Select the gapminder_data dataset
Filter out all observations each for rows with Asia as continent
Group remaining data by country
Find the mean gdpPercap (GDP-per-capita) for each country
Print results for all 33 Asian countries in the console

In the comments below, tell me which country has the lowest and highest GDP-per-capita in Asia:

gapminder_data %>% # select data frame
  filter(continent == "Asia") %>% # filter for Asia observations
  group_by(country) %>% # group by country name
  summarize(mean = mean(gdpPercap, na.rm = TRUE)) %>%  # find mean
  arrange(-mean) %>%  # arrange output from highest to lowest values
  print(n = 33) # print all 33 results to the console

Step 4: Visualize Data Findings (Extra Credit)

Let’s visualize some key trends from the GapMinder data.
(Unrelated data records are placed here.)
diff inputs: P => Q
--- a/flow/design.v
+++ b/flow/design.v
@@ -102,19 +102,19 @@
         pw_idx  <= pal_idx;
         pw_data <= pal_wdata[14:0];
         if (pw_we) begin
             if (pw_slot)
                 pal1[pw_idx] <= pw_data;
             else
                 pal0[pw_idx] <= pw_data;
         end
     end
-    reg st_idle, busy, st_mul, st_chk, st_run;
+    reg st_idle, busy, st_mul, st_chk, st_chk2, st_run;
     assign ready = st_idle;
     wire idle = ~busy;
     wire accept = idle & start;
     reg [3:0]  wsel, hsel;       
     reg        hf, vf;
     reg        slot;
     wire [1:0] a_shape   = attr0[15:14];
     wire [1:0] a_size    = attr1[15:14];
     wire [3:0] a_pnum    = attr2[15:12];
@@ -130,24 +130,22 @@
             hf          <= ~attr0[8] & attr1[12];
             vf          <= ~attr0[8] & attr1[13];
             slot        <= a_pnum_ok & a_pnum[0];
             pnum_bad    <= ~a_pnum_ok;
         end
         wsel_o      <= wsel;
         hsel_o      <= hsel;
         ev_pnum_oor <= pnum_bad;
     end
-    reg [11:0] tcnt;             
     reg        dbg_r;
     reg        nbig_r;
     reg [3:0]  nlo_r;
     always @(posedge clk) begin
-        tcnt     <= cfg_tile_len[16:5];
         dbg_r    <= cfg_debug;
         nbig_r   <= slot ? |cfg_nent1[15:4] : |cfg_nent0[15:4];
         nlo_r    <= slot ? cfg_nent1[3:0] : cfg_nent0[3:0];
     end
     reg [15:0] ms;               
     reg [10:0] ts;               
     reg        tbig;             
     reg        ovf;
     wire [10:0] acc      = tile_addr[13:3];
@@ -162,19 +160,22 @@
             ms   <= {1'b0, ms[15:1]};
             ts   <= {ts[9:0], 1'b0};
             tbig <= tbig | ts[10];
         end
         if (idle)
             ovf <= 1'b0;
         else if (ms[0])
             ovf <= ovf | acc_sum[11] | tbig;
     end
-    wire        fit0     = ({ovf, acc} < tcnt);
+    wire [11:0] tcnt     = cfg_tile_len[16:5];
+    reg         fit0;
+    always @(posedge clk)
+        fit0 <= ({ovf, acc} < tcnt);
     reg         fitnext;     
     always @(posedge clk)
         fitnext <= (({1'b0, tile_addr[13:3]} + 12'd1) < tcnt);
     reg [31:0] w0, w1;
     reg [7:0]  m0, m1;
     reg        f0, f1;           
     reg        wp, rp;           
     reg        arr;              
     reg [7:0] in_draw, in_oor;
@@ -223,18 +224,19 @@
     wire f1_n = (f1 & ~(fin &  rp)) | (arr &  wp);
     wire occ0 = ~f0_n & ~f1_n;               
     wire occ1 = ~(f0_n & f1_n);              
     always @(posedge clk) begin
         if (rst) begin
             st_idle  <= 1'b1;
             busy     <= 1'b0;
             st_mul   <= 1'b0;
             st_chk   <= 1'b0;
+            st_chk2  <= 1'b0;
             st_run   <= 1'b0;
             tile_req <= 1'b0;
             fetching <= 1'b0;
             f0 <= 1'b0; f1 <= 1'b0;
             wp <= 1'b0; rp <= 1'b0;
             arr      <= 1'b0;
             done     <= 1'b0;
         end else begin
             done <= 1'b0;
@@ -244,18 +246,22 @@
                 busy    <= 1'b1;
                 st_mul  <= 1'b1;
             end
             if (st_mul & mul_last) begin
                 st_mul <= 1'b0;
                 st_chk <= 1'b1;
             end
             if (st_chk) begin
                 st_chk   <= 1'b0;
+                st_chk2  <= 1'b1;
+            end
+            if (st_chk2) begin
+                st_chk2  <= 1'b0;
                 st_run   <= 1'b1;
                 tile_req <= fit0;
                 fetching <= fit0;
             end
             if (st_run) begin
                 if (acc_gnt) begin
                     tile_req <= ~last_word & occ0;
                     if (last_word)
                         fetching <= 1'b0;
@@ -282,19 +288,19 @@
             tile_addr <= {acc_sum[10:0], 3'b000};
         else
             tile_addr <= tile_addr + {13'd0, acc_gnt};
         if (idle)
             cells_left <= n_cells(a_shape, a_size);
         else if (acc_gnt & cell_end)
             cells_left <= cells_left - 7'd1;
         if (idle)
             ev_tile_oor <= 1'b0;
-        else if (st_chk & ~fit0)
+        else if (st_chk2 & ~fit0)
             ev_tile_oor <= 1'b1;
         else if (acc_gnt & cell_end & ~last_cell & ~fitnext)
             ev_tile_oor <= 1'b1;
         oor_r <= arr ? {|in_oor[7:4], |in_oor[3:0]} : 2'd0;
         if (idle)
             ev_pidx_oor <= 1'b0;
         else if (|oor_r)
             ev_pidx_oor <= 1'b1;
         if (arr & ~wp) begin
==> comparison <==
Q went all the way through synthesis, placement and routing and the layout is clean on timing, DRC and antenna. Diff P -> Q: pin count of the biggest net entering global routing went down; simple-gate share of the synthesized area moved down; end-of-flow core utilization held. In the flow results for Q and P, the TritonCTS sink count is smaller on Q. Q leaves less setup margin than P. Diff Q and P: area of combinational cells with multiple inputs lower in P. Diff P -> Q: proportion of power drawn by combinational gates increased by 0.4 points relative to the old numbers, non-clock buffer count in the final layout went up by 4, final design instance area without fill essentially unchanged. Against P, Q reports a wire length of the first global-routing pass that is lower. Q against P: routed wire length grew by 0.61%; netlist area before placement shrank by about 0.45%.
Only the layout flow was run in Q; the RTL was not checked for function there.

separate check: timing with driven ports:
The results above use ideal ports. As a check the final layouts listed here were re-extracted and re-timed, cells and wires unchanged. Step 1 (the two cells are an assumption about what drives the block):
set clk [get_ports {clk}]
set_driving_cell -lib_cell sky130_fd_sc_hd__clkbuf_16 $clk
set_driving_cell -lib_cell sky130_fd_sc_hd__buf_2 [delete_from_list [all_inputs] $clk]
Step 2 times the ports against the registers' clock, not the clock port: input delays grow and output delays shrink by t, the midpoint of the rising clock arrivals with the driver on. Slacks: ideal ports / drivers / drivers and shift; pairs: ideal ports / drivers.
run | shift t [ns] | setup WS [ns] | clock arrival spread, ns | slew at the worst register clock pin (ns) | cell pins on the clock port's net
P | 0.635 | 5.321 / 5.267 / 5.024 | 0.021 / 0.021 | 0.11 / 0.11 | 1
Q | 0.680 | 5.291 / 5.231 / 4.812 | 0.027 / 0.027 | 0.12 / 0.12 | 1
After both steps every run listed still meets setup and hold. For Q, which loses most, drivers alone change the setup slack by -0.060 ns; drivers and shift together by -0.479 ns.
What follows belongs to an exercise in optimizing a design on an open flow for small area and few clock cycles; a production flow would make more cautious choices. The RTL was checked by simulation tests, not by an equivalence proof against the original design. Power and IR drop assume default switching activity.

Design mulaw_dec, start of the top module:
module mulaw_dec (
    input  wire        clk,
    input  wire        rst,
    input  wire        bus_req,
    input  wire        bus_we,
    input  wire [7:0]  bus_addr,
    input  wire [1:0]  bus_size,
    input  wire [31:0] bus_wdata,
    output wire        bus_ack,
    output reg  [31:0] bus_rdata,
    output wire        bus_err,
    output wire        src_req_valid,
    input  wire        src_req_ready,
    output wire [32:0] src_req_pos,
    output wire [10:0] src_req_len,
    input  wire        src_ans_valid,
    input  wire [1:0]  src_ans_kind,
    input  wire [7:0]  src_ans_data,
    output wire        src_ans_ready,
    output wire        pcm_en,
    output wire        pcm_we,
    output wire [11:0] pcm_addr,
    output wire [15:0] pcm_wdata,
    input  wire [15:0] pcm_rdata
);
    localparam [1:0] ST_IDLE = 2'd0, ST_BUSY = 2'd1, ST_DONE = 2'd2, ST_ERROR = 2'd3;
    localparam [2:0] CE_OK = 3'd0, CE_BAD_OPCODE = 3'd1, CE_RESERVED_BITS = 3'd2,
                     CE_BAD_STATE = 3'd3, CE_INDEX_RANGE = 3'd4;
    localparam [1:0] DE_NONE = 2'd0, DE_CAPACITY = 2'd2;
    localparam [2:0] PH_RB0  = 3'd0,    
                     PH_RB1  = 3'd1,    
                     PH_REQ  = 3'd2,    
                     PH_RST  = 3'd4,    
                     PH_RST1 = 3'd5,    
                     PH_WAIT = 3'd6;    
    function [15:0] mulaw_expand(input [7:0] code);
        reg [7:0]  u;
        reg [15:0] x;
  ...
export LEC_CHECK = 0
export CAP_MARGIN = 20
export CORE_MARGIN = 2
export CORE_UTILIZATION = 55
export SLEW_MARGIN = 20
create_clock -name core_clock -period 10.0 [get_ports {clk}]
standard.sh (not shown) runs the stock make flow with config.mk's settings and CLKGATE_MAP_FILE= SYNTH_SCRIPT=/design/flow/synth_recipe.tcl, a recipe that flattens the netlist after the stock synthesis.
==> flow/flow/run.sh <==
#!/bin/bash
# The standard layout, with each port buffered by the smallest buffer cell,
# a clock tree without dummy loads, and downsizing of gates off the critical
# paths after global routing.
set -euo pipefail
bash standard.sh \
  "BUFFER_PORTS_ARGS=-buffer_cell sky130_fd_sc_hd__buf_1" \
  "CTS_ARGS=-sink_clustering_enable -repair_clock_nets -sink_clustering_size 30 -sink_clustering_max_diameter 100 -buf_list sky130_fd_sc_hd__clkbuf_8 -dont_use_dummy_load" \
  "RECOVER_POWER=100" \
  finish > standard_flow.log 2>&1
The first run finished but fails on max-capacitance violations, max-slew violations.
Testbench counts at the start, summed over its fixed seeds: cycles 198,978.
Edit:
==> flow/flow/run.sh (replaced) <==
#!/bin/bash
# The standard layout, with each port buffered by the smallest buffer cell and
# a clock tree of fewer, larger sink clusters without dummy loads.
set -euo pipefail
bash standard.sh \
  "BUFFER_PORTS_ARGS=-buffer_cell sky130_fd_sc_hd__buf_1" \
  "CTS_ARGS=-sink_clustering_enable -repair_clock_nets -sink_clustering_size 30 -sink_clustering_max_diameter 100 -buf_list sky130_fd_sc_hd__clkbuf_8 -dont_use_dummy_load" \
  finish > standard_flow.log 2>&1
--- a/flow/config.mk
+++ b/flow/config.mk
@@ -8,4 +8,4 @@
 export CAP_MARGIN = 20
 export CORE_MARGIN = 2
-export CORE_UTILIZATION = 55
+export CORE_UTILIZATION = 65
 export SLEW_MARGIN = 20
The new run finished clean.
Global-route usage went up by 5.9 points.
Setup slack gains 580 ps.
Non-clock buffer count went down by 1.
Edit:
==> flow/flow/run.sh (replaced) <==
#!/bin/bash
# The standard layout, with each port buffered by the smallest buffer cell and
# a clock tree of a few large sink clusters without dummy loads.
set -euo pipefail
bash standard.sh \
  "BUFFER_PORTS_ARGS=-buffer_cell sky130_fd_sc_hd__buf_1" \
  "CTS_ARGS=-sink_clustering_enable -repair_clock_nets -sink_clustering_size 40 -sink_clustering_max_diameter 300 -buf_list sky130_fd_sc_hd__clkbuf_16 -dont_use_dummy_load" \
  finish > standard_flow.log 2>&1
--- a/flow/config.mk
+++ b/flow/config.mk
@@ -8,4 +8,4 @@
 export CAP_MARGIN = 20
 export CORE_MARGIN = 2
-export CORE_UTILIZATION = 65
+export CORE_UTILIZATION = 55
 export SLEW_MARGIN = 20
The new run passed the timing, design-rule and antenna checks.
Core utilization is lower by 9.9 points.
Clock-buffer cell count does not change.
Design area increases by about 1.8%.
Fmax hardly moves.
Cell count grows by about 2.5%.
Setup slack stays flat.
Area after synthesis is unchanged.
Power climbs by 16%.
Global-route usage came out lower by 5.9 points.
Critical path depth does not change.
Via count goes down by 3.5%.
Edit:
==> flow/flow/run.sh (replaced) <==
#!/bin/bash
# The standard layout, with each port buffered by the smallest buffer cell and
# a clock tree of fewer, larger sink clusters without dummy loads.
set -euo pipefail
bash standard.sh \
  "BUFFER_PORTS_ARGS=-buffer_cell sky130_fd_sc_hd__buf_1" \
  "CTS_ARGS=-sink_clustering_enable -repair_clock_nets -sink_clustering_size 30 -sink_clustering_max_diameter 100 -buf_list sky130_fd_sc_hd__clkbuf_8 -dont_use_dummy_load" \
  finish > standard_flow.log 2>&1
Outcome: The changed run passed the timing, design-rule and antenna checks. Area after synthesis does not change. Cell count stays the same. Critical path depth is unchanged. Core utilization came out lower by 0.80 points. Routed wire length came out lower slightly. Via count came out lower slightly. Design area came out lower slightly. Non-clock buffer count stays the same. Worst setup slack improves by 10 ps. Worst hold slack barely changes.

==> afterwards: timing with drivers on the ports <==
How much do the figures lean on ideal ports? The routed layouts below were timed once more, with nothing changed but the port constraints.
Step 1, drivers: a clkbuf_16 drives clk and a buf_2 each remaining input, both assumed.
Step 2, shift: input delay + t, output delay - t, t = (earliest + latest rising clock arrival at the registers) / 2. This alone moves slack from input paths to output paths.
a / b / c = no drivers / after step 1 / after step 2; a / b = the first two.
run	t (ns)	setup WS [ns]	worst setup path at the end	slew at the worst register clock pin (ns)	pins driven straight from the clock port
the first run	0.394	2.111 / 2.072 / 2.143	input to output	0.09 / 0.09	1
the second run	0.383	2.694 / 2.666 / 2.666	input to output	0.08 / 0.08	1
the third run	0.379	2.693 / 2.668 / 2.668	input to output	0.06 / 0.06	1
the fourth run	0.392	2.703 / 2.678 / 2.678	input to output	0.09 / 0.09	1
The setup slack of the second run, which loses most, moves by -0.028 ns with the drivers and by -0.028 ns with both steps.
From an optimization exercise on the open Yosys and OpenROAD flow, aimed at small area; shortcuts taken in it are not production practice. The RTL was checked by simulation tests, not by an equivalence proof against the original design. Power and IR drop assume default switching activity.

==> design.v <==
module kfs_fs (
    input  wire         clk,
    input  wire         rst,
    input  wire         op_start,      
    input  wire         op_push,       
    input  wire [7:0]   b,
    output wire         ev_frame,      
    output wire         ev_bad,        
    output wire [3:0]   fs_idx_o,
    output wire         frame_done,
    output wire         dpt_ok,
    output wire [4:0]   rd_d1,
    output wire [4:0]   rd_d2,
    output wire [4:0]   rd_d3,
    output wire         rd_dp,
    output wire         rd_ind,
    output reg  [4:0]   dpt_len,
    output reg  [159:0] dpt_out
);
    function [7:0] lut2_row;
        input [3:0] d;
        case (d)
            4'd0: lut2_row = 8'hFC;  4'd1: lut2_row = 8'h60;
            4'd2: lut2_row = 8'hDA;  4'd3: lut2_row = 8'hF2;
            4'd4: lut2_row = 8'h66;  4'd5: lut2_row = 8'hB6;
            4'd6: lut2_row = 8'hBE;  4'd7: lut2_row = 8'hE0;
            4'd8: lut2_row = 8'hFE;  default: lut2_row = 8'hF6;
        endcase
    endfunction
    function [7:0] lut3_row;
        input [3:0] d;
        case (d)
            4'd0: lut3_row = 8'hBE;  4'd1: lut3_row = 8'h30;
            4'd2: lut3_row = 8'hAD;  4'd3: lut3_row = 8'hB9;
            4'd4: lut3_row = 8'h33;  4'd5: lut3_row = 8'h9B;
            4'd6: lut3_row = 8'h9F;  4'd7: lut3_row = 8'hB0;
            4'd8: lut3_row = 8'hBF;  default: lut3_row = 8'hBB;
        endcase
    endfunction
    function [15:0] lut1_row;    
        input [3:0] d;
        case (d)
            4'd0: lut1_row = 16'h2F80;  4'd1: lut1_row = 16'h0C00;
            4'd2: lut1_row = 16'h2B40;  4'd3: lut1_row = 16'h2E40;
            4'd4: lut1_row = 16'h0CC0;  4'd5: lut1_row = 16'h26C0;
            4'd6: lut1_row = 16'h27C0;  4'd7: lut1_row = 16'h2C00;
            4'd8: lut1_row = 16'h2FC0;  default: lut1_row = 16'h2EC0;
        endcase
    endfunction
    function [4:0] dig2_of;
        input [7:0] p0;
        integer d;
        begin
            dig2_of = 5'd0;
            for (d = 9; d >= 0; d = d - 1)
                if ((p0 & 8'hFE) == lut2_row(d))
                    dig2_of = {1'b1, d[3:0]};
        end
    endfunction
    function [4:0] dig3_of;
        input [7:0] p1;
        integer d;
        begin
            dig3_of = 5'd0;
            for (d = 9; d >= 0; d = d - 1)
                if ((p1 & 8'hBF) == lut3_row(d))
                    dig3_of = {1'b1, d[3:0]};
        end
    endfunction
    function [4:0] dig1_of;
        input [7:0] p4;
        input [7:0] p5;
        integer d;
        begin
            dig1_of = 5'd0;
            for (d = 9; d >= 0; d = d - 1)
                if ({p4 & 8'h2F, p5 & 8'hC0} == lut1_row(d))
                    dig1_of = {1'b1, d[3:0]};
        end
    endfunction
    function [7:0] hex_char;
        input [3:0] v;
        hex_char = (v < 4'd10) ? (8'h30 + {4'd0, v}) : (8'h37 + {4'd0, v});
    endfunction
    reg [3:0] fs_idx;
    reg [7:0] payload [0:5];
    wire [7:0] pre_byte = (fs_idx == 4'd0) ? 8'hCE :
                          (fs_idx == 4'd1) ? 8'h80 :
                          (fs_idx == 4'd2) ? 8'hE0 :
                          (fs_idx == 4'd3) ? 8'hF8 : 8'h70;
    wire [4:0] nx_d1 = dig1_of(payload[4], b);
    wire [4:0] nx_d2 = dig2_of(payload[0]);
    wire [4:0] nx_d3 = dig3_of(payload[1]);
    wire       nx_emit = payload[0][0] & (nx_d1[4] | nx_d2[4] | nx_d3[4]);
    wire completing = op_push && (fs_idx == 4'd10);
    assign ev_frame = completing && nx_emit;
    assign ev_bad   = completing && !nx_emit;
    always @(posedge clk) begin
        if (rst) begin
            fs_idx <= 4'd0;
        end else if (op_start) begin
            fs_idx <= 4'd0;
        end else if (op_push) begin
            if (fs_idx <= 4'd4) begin
                if (b == pre_byte)
                    fs_idx <= fs_idx + 4'd1;
                else
                    fs_idx <= 4'd0;
            end else if (fs_idx <= 4'd10) begin
                payload[fs_idx - 4'd5] <= b;
                fs_idx <= fs_idx + 4'd1;
            end
        end
    end
    assign fs_idx_o   = fs_idx;
    assign frame_done = (fs_idx == 4'd11);
    assign rd_d1  = dig1_of(payload[4], payload[5]);
    assign rd_d2  = dig2_of(payload[0]);
    assign rd_d3  = dig3_of(payload[1]);
    assign rd_dp  = payload[3][7];
    assign rd_ind = payload[0][0];
    assign dpt_ok = frame_done && rd_ind && (rd_d1[4] || rd_d2[4] || rd_d3[4]);
    reg [7:0] s [0:19];
    reg [7:0] cs;
    integer   p;
    integer   i;
    always @* begin
        for (i = 0; i < 20; i = i + 1)
            s[i] = 8'h00;
        s[0] = "$"; s[1] = "S"; s[2] = "D"; s[3] = "D";
        s[4] = "P"; s[5] = "T"; s[6] = ",";
        p = 7;
        if (rd_d1[4]) begin s[p] = 8'h30 + {4'd0, rd_d1[3:0]}; p = p + 1; end
        if (rd_d2[4]) begin s[p] = 8'h30 + {4'd0, rd_d2[3:0]}; p = p + 1; end
        if (rd_dp)    begin s[p] = ".";                        p = p + 1; end
        if (rd_d3[4]) begin s[p] = 8'h30 + {4'd0, rd_d3[3:0]}; p = p + 1; end
        s[p] = ","; s[p+1] = "0"; s[p+2] = "."; s[p+3] = "0";
        cs = 8'h00;
        for (i = 1; i < 20; i = i + 1)
            if (i < p + 4)
                cs = cs ^ s[i];
        s[p+4] = "*";
        s[p+5] = hex_char(cs[7:4]);
        s[p+6] = hex_char(cs[3:0]);
        s[p+7] = 8'h0D;
        s[p+8] = 8'h0A;
        for (i = 0; i < 20; i = i + 1)
            dpt_out[8*i +: 8] = s[i];
        dpt_len = dpt_ok ? p[4:0] + 5'd9 : 5'd0;
    end
endmodule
Boxplot of Average Life Expectancy

The following code chunk creates a boxplot of average life expectancy by continent:

ggplot(gapminder, mapping = aes(x = continent, y = lifeExp)) + # set x and y axes
  geom_boxplot() + # create a box plot
  labs(x = "Label X Axis Here", y = "Label Y Axis Here", # add labels/ title
       title = "Add Your Own Title Here")

Which country has the highest average life expectancy? What about the lowest?
What factors might best explain this variation?

Scaterplot of Relationship between GDP-Per-Capita and Average Life Expectancy

The following code chunk creates a scatter plot of the relationship between GDP-per-capita and life expectancy:

ggplot(gapminder, mapping = aes(x = gdpPercap, y = lifeExp)) + # set x and y axes
  geom_point() + # add data points to the plot
  geom_smooth(method = "loess") + # add a trend line 
  labs(x = "Label X Axis Here", y = "Label Y Axis Here", # add labels/ title
       title = "Add Your Own Title Here")

In a short paragraph, answer the following three questions:

What does the scatter plot reveal about the relationship between GDP-per-capita and life expectancy?
Which level of GDP-per-capita corresponds to the highest life expectancy?
Why might the highest GDP-per-capita ($80,000 <), not produce the highest life expectancy?